When I first cut into my Anson formal belt I saw it had three separate layers compared to just a single piece of full grain leather in my other belts. This is purposeful, of course. The top layer is full grain leather, the middle layer (or “spine”) is made with a compressed material to give it structure, and then the backing is made with a genuine leather. If there were only two pieces of leather (full grain and genuine), the resulting strap would have been limp and lacked structure due to the softness of the leathers used.
So the belts have multiple layers which all serve a purpose. In the case of the Cordovan belt:
- The outer layer is a beautiful, smooth full grain leather.
- The center layer is called the “spine” and that’s for enhanced structure.
- The backing (ie; the part that is in contact with your trousers) is deliberately smooth because it allows the belt to slide in effortlessly.
These belts are also fairly thin, which is good for people who prefer a lightweight and unobtrusive belt.

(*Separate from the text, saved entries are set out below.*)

File: src/rtl/glb_pkg.sv
// Shared constants, state encoding and length check for the GLB sequencer.
package glb_pkg;

    localparam int GLB_DEPTH  = 64;
    localparam int GLB_ADDR_W = 6;
    localparam int LEN_W      = 7;

    typedef enum logic [1:0] {
        IDLE,
        CLEAR,
        LOAD,
        DRAIN
    } state_t;

    // A start is honoured only for 1..GLB_DEPTH words.
    function automatic logic len_ok(input logic [LEN_W-1:0] len);
        return (len != '0) && (len <= LEN_W'(GLB_DEPTH));
    endfunction

endpackage

File: src/rtl/glb_out_fifo.sv
// Small synchronous FIFO that absorbs GLB read latency against PE back-pressure.
module glb_out_fifo #(
    parameter  int num_bits   = 16,
    parameter  int fifo_depth = 4,
    localparam int PTR_W      = $clog2(fifo_depth),
    localparam int CNT_W      = PTR_W + 1
) (
    input  logic                w_clk,
    input  logic                w_rst,
    input  logic                w_push,
    input  logic [num_bits-1:0] w_push_data,
    input  logic                w_pop,
    output logic [num_bits-1:0] r_head,
    output logic [CNT_W-1:0]    r_count
);

    logic [num_bits-1:0] mem [fifo_depth];
    logic [PTR_W-1:0]    wr_ptr;
    logic [PTR_W-1:0]    rd_ptr;

    // Storage is data only and carries no reset.
    always_ff @(posedge w_clk) begin
        if (w_push) begin
            mem[wr_ptr] <= w_push_data;
        end
    end

    always_ff @(posedge w_clk) begin
        if (w_rst) begin
            wr_ptr  <= '0;
            rd_ptr  <= '0;
            r_count <= '0;
        end else begin
            if (w_push) begin
                wr_ptr <= wr_ptr + PTR_W'(1);
            end
            if (w_pop) begin
                rd_ptr <= rd_ptr + PTR_W'(1);
            end
            case ({w_push, w_pop})
                2'b10:   r_count <= r_count + CNT_W'(1);
                2'b01:   r_count <= r_count - CNT_W'(1);
                default: r_count <= r_count;
            endcase
        end
    end

    assign r_head = mem[rd_ptr];

endmodule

To add a comparison on the quality of the materials; I once owned a reversible calfskin Salvatore Ferragamo Outlet belt which was black on one side, brown on the other, with a removable/exchangeable buckle very similar to the one Anson uses, with the toothed-clasp that digs into the leather end to affix itself in place. I paid over $200 for that Ferragamo belt, and it lasted me over 5 years with almost daily use. Anson belts are very much on par with the feel and function of that same Ferragamo belt, but come at a much lower price.
A good way to think of Anson is that they are to belts as Thetiebar.com is to tie clips. While I have a couple sterling silver tie clips in my wardrobe for special occasions, most of my everyday tie clips are from thetiebar.com. Why? Simple: value. Anson belts are a great choice for most people out there who are looking for amazing value in the realm of commercialized products.

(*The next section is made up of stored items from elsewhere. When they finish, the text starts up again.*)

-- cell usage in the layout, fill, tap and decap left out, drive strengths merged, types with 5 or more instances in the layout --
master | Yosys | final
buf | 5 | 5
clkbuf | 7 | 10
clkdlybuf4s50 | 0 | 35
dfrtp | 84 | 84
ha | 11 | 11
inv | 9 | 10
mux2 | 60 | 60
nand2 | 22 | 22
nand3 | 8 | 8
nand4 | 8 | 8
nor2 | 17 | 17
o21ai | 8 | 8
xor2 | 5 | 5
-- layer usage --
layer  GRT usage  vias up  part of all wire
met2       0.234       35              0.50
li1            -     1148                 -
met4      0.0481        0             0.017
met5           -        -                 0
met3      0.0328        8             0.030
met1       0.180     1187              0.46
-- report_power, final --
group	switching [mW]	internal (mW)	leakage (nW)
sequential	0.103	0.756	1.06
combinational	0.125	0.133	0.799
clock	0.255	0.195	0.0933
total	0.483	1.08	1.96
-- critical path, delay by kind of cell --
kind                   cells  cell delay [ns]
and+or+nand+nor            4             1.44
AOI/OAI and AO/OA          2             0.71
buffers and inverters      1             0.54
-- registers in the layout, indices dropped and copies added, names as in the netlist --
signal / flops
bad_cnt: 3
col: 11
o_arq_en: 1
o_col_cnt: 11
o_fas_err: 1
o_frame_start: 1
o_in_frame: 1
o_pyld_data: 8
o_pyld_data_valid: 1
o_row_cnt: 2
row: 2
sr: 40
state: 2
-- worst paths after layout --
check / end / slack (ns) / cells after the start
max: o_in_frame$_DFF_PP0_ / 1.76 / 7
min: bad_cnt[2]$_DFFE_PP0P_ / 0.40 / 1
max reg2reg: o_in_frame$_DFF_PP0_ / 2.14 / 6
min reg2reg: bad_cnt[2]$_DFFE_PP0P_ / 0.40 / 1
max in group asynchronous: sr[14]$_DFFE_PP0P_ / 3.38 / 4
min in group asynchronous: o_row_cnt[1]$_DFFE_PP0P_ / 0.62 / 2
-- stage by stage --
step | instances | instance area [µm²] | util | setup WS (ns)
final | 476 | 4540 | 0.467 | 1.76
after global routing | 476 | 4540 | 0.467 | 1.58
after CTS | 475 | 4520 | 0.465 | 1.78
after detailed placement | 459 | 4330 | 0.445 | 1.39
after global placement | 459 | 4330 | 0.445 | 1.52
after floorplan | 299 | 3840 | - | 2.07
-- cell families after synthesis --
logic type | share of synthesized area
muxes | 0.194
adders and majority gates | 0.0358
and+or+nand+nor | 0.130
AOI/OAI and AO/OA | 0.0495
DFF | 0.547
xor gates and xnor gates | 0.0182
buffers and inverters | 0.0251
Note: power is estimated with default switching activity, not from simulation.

If I were in the process of building out my wardrobe from the ground up, Anson is a solid place to start.
If I were in the process of building out my wardrobe from the ground up, Anson is a solid place to start. My personal strategy would be to grab a new box set every so often and to allow my belt collection to grow and flourish, while enjoying the process of accessorizing every step of the way. Remember, multiply the number of straps that you have by the number of buckles, and that’s how many belts you have.
Anson Belt Warranty
If you wear out your strap or you somehow bust your buckle due to the intricacies of the moving parts involved, Anson will repair or replace the item for free. They’re proud to back this guarantee and emphasize that there is no fine print to it. They’re also a very receptive and responsive bunch, always happy to answer any questions you might have — plus, they always leave nice comments on my Instagram posts. I love knowing and interacting with the people who make my stuff!!
Anson Belts Price
- $25: any belt or buckle
- $49: a single belt and a single buckle package
- $99: a box set of two straps and three buckles
- $125 – $250: “Premier collection,” luxury-grade leathers like authentic Italian Calfskin or Crocodile
Certainly, the best value is to get a box set. A hidden bonus is that when you’re about to complete the checkout process, you can opt for yet another belt strap for the price of $115. That makes for three belts and three buckles, or nine belts if you want to see it that way, for $12.77 each.
My overall assessment is that Anson belts fall more into the industrialized and commercialized product line than in the small-batch, handmade product line which would encompass brands like Pigeon Tree Crafting, Nobleman’s Apothecary, Guarded Goods, Coronado Leather, Corter Leather, and others.
There are pros and cons to both. For example, Anson belts are far more affordable, especially in the case of ordering their box set for $99, in which you can opt for two straps and three buckles.
Compare this to the smaller batch, handmade belts which usually run anywhere between $125 to $175 and up, and you’ll see Anson belts are an excellent value. I’m sure they would satisfy 99% of customers the world over.